А расставались когда, повисла жена на шее мужниной, слезами изошла, будто в рекруты провожала. Сердце-то женское, видать, вещун: не ведал Василий, что уготовила им судьба и впрямь разлуку долгую!
Пока молодая купчиха в который раз и целовала, и крестила мужа, двое крошечных Баранщиковых с писком и визгом цеплялись за ее юбку и за ладный отцовский полушубок, а третий, новорожденный, ревел во весь голос в люльке. Вездесущая соседка Домаша Иконникова не поленилась заглянуть к Баранщиковым: ее тонкий слух сразу уловил — плачут!

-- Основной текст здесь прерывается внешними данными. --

<file path="config.mk">
export PLATFORM = sky130hd
export DESIGN_NAME = knn_queue
export DESIGN_NICKNAME = d
export VERILOG_FILES = /design/src/design/knn_pkg.sv /design/src/design/knn_queue.sv
export SDC_FILE = /design/constraint.sdc
export NUM_CORES = 1
export LEC_CHECK = 0
export BUFFER_PORTS_ARGS = -buffer_cell sky130_fd_sc_hd__buf_4
export CAP_MARGIN = 10
export CORE_UTILIZATION = 45
export CTS_BUF_LIST = sky130_fd_sc_hd__clkbuf_4 sky130_fd_sc_hd__clkbuf_8 sky130_fd_sc_hd__clkbuf_16
export DETAILED_ROUTE_END_ITERATION = 8
export PLACE_DENSITY = 0.79
export REMOVE_ABC_BUFFERS = 1
export SYNTH_ARGS = -nofsm -noshare
export SYNTH_HDL_FRONTEND = slang
export SYNTH_SLANG_ARGS = --single-unit
</file>
<file path="constraint.sdc">
create_clock -name clk -period 1.6 [get_ports clk]
set_input_delay 0.16 -clock clk [delete_from_list [all_inputs] [get_ports clk]]
set_output_delay 0.16 -clock clk [all_outputs]
set_load 0.01 [all_outputs]
</file>
`src/design/knn_pkg.sv`:
```
// Shared types and constants for the k-nearest-neighbor row update block.
`timescale 1ns / 1ps
`default_nettype none

package knn_pkg;

  localparam int unsigned ROW_IN_W     = 10;
  localparam int unsigned ID_W         = 10;
  localparam int unsigned SIM_IN_W     = 16;
  localparam int unsigned SLOT_OUT_W   = 4;
  localparam int unsigned FILL_OUT_W   = 5;
  localparam int unsigned KEEP_W       = 5;
  localparam logic [KEEP_W-1:0] KEEP_RESET = 5'd16;

  localparam int unsigned NUM_ROWS_DEF      = 1024;
  localparam int unsigned MAX_NEIGHBORS_DEF = 16;
  localparam int unsigned SIM_BITS_DEF      = 16;
  localparam int unsigned QUEUE_DEPTH       = 2;

  typedef enum logic [1:0] {
    OUTC_APPENDED  = 2'd0,
    OUTC_DUPLICATE = 2'd1,
    OUTC_REPLACED  = 2'd2,
    OUTC_REJECTED  = 2'd3
  } outcome_t;

  typedef struct packed {
    logic [ROW_IN_W-1:0]      row_index;
    logic [ID_W-1:0]          neighbor_id;
    logic signed [SIM_IN_W-1:0] similarity;
  } in_beat_t;

  typedef struct packed {
    outcome_t                outcome;
    logic [SLOT_OUT_W-1:0]   slot;
    logic [FILL_OUT_W-1:0]   fill_after;
  } out_beat_t;

endpackage

`default_nettype wire

```
`src/design/knn_front.sv`:
```
// Front end: input register, similarity saturation and row folding into the table range.
`timescale 1ns / 1ps
`default_nettype none

module knn_front import knn_pkg::*; #(
  parameter int unsigned ROWS_USED = NUM_ROWS_DEF,
  parameter int unsigned ROW_AW    = 10,
  parameter int unsigned SIM_BITS  = SIM_BITS_DEF,
  parameter int unsigned ITEM_W    = ROW_AW + ID_W + SIM_BITS
) (
  input  wire logic              clk,
  input  wire logic              rst_n,
  input  wire logic              in_valid,
  output logic                   in_ready,
  input  wire in_beat_t          in_data,
  output logic                   push_valid,
  input  wire logic              push_ready,
  output logic [ITEM_W-1:0]      push_data
);

  localparam int unsigned SHIFT     = ROW_IN_W + ROW_AW;
  localparam int unsigned RECIP_W   = ROW_IN_W + 2;
  localparam int unsigned RECIP_VAL = ((1 << SHIFT) + ROWS_USED - 1) / ROWS_USED;
  localparam int unsigned PROD_W    = ROW_IN_W + RECIP_W;
  localparam int unsigned QN_W      = ROW_IN_W + ROW_AW + 1;
  localparam logic [RECIP_W-1:0] RECIP = RECIP_W'(RECIP_VAL);
  localparam logic [ROW_AW:0]    NROWS = (ROW_AW + 1)'(ROWS_USED);

  logic signed [SIM_BITS-1:0] sim_sat;

  logic                       s1_v_r, s1_v_nxt;
  logic [ROW_IN_W-1:0]        s1_row_r;
  logic [ID_W-1:0]            s1_id_r;
  logic signed [SIM_BITS-1:0] s1_sim_r;

  logic                       s2_v_r, s2_v_nxt;
  logic [ROW_IN_W-1:0]        s2_row_r;
  logic [ROW_IN_W-1:0]        s2_q_r;
  logic [ID_W-1:0]            s2_id_r;
  logic signed [SIM_BITS-1:0] s2_sim_r;

  logic                       take, s1_adv, s2_adv;
  logic [PROD_W-1:0]          prod;
  logic [ROW_IN_W-1:0]        quot;
  logic [QN_W-1:0]            qn;
  logic [ROW_IN_W-1:0]        rem_full;

  if (SIM_BITS >= SIM_IN_W) begin : g_ext
    assign sim_sat = SIM_BITS'(in_data.similarity);
  end else begin : g_sat
    localparam logic signed [SIM_IN_W-1:0] SAT_HI = SIM_IN_W'((1 << (SIM_BITS - 1)) - 1);
    localparam logic signed [SIM_IN_W-1:0] SAT_LO = -SAT_HI - SIM_IN_W'(1);
    logic signed [SIM_IN_W-1:0] clamped;
    always_comb begin
      if (in_data.similarity > SAT_HI) begin
        clamped = SAT_HI;
      end else if (in_data.similarity < SAT_LO) begin
        clamped = SAT_LO;
      end else begin
        clamped = in_data.similarity;
      end
    end
    assign sim_sat = clamped[SIM_BITS-1:0];
  end

  assign s2_adv   = s2_v_r && push_ready;
  assign s1_adv   = s1_v_r && (!s2_v_r || s2_adv);
  assign in_ready = !s1_v_r || s1_adv;
  assign take     = in_valid && in_ready;

  // Row modulo the table size: exact reciprocal multiply, then a back-multiply.
  assign prod     = PROD_W'(s1_row_r) * PROD_W'(RECIP);
  assign quot     = ROW_IN_W'(prod >> SHIFT);
  assign qn       = QN_W'(s2_q_r) * QN_W'(NROWS);
  assign rem_full = s2_row_r - ROW_IN_W'(qn);

  assign push_valid = s2_v_r;
  assign push_data  = {rem_full[ROW_AW-1:0], s2_id_r, s2_sim_r};

  always_comb begin
    s1_v_nxt = s1_v_r;
    if (take) begin
      s1_v_nxt = 1'b1;
    end else if (s1_adv) begin
      s1_v_nxt = 1'b0;
    end
    s2_v_nxt = s2_v_r;
    if (s1_adv) begin
      s2_v_nxt = 1'b1;
    end else if (s2_adv) begin
      s2_v_nxt = 1'b0;
    end
  end

  always_ff @(posedge clk) begin
    if (!rst_n) begin
      s1_v_r <= 1'b0;
      s2_v_r <= 1'b0;
    end else begin
      s1_v_r <= s1_v_nxt;
      s2_v_r <= s2_v_nxt;
    end
  end

  always_ff @(posedge clk) begin
    if (take) begin
      s1_row_r <= in_data.row_index;
      s1_id_r  <= in_data.neighbor_id;
      s1_sim_r <= sim_sat;
    end
    if (s1_adv) begin
      s2_row_r <= s1_row_r;
      s2_q_r   <= quot;
      s2_id_r  <= s1_id_r;
      s2_sim_r <= s1_sim_r;
    end
  end

endmodule

`default_nettype wire

```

В семье Василий был ласков, не груб, ребятишек баловал, жену-бесприданницу не обижал. И в отъезде всегда семью помнил, на ярмарках «в авантаж» не входил. Оно, по правде-то говоря, особенно разгуляться и не на что было, а все же соблазн случался: мужик сильный, собою видный, веселый, ласковый, на разговор и уговор куда какой ловкий! Вот и приходилось, заночевав где-нибудь на Валдае, либо в Кунавине, или в ином прочем месте, где бабы и девки до поцелуев больно горазды, эту самую мужнюю совесть крепко в памяти держать. Да так хитро держать, чтобы и попутчики-зубоскалы, охальники, за излишнюю скромность не осмеяли. Насмешка — прилипчива, купцу от нее — вред…
…Спит, раскинувшись на овчине, нижегородец Василий Баранщиков, а сосед его по ночлегу, юрьевский прасол, кряхтит и почесывается, глядит на ущербный месяц в окошке. Оконце маленькое, луч месяца тонок и слаб… Но в этом луче, падающем на грудь соседа, прасол невзначай приметил на шее Василия шнурок от заветного кошеля. Сейчас кошель, наверное, пуст, но через несколько дней он вместит всю выручку. Оно, конечно, грешно об этом думать, на чужое зариться, да больно завидно смотреть, как безмятежно крепко спит этот ладный удачливый малый, которому жизнь будто ковриком под ноги стелется!.. Ну, покамест спи, привыкай спать крепче!
И прасол, чтобы проверить догадку, толкает нижегородца в грудь. В укладистом кошеле не звякнуло, не зашуршало. Пусто! А проснется хозяин — будто, мол, тряс, чтобы храп унять. Не проснулся! Дышит спокойно.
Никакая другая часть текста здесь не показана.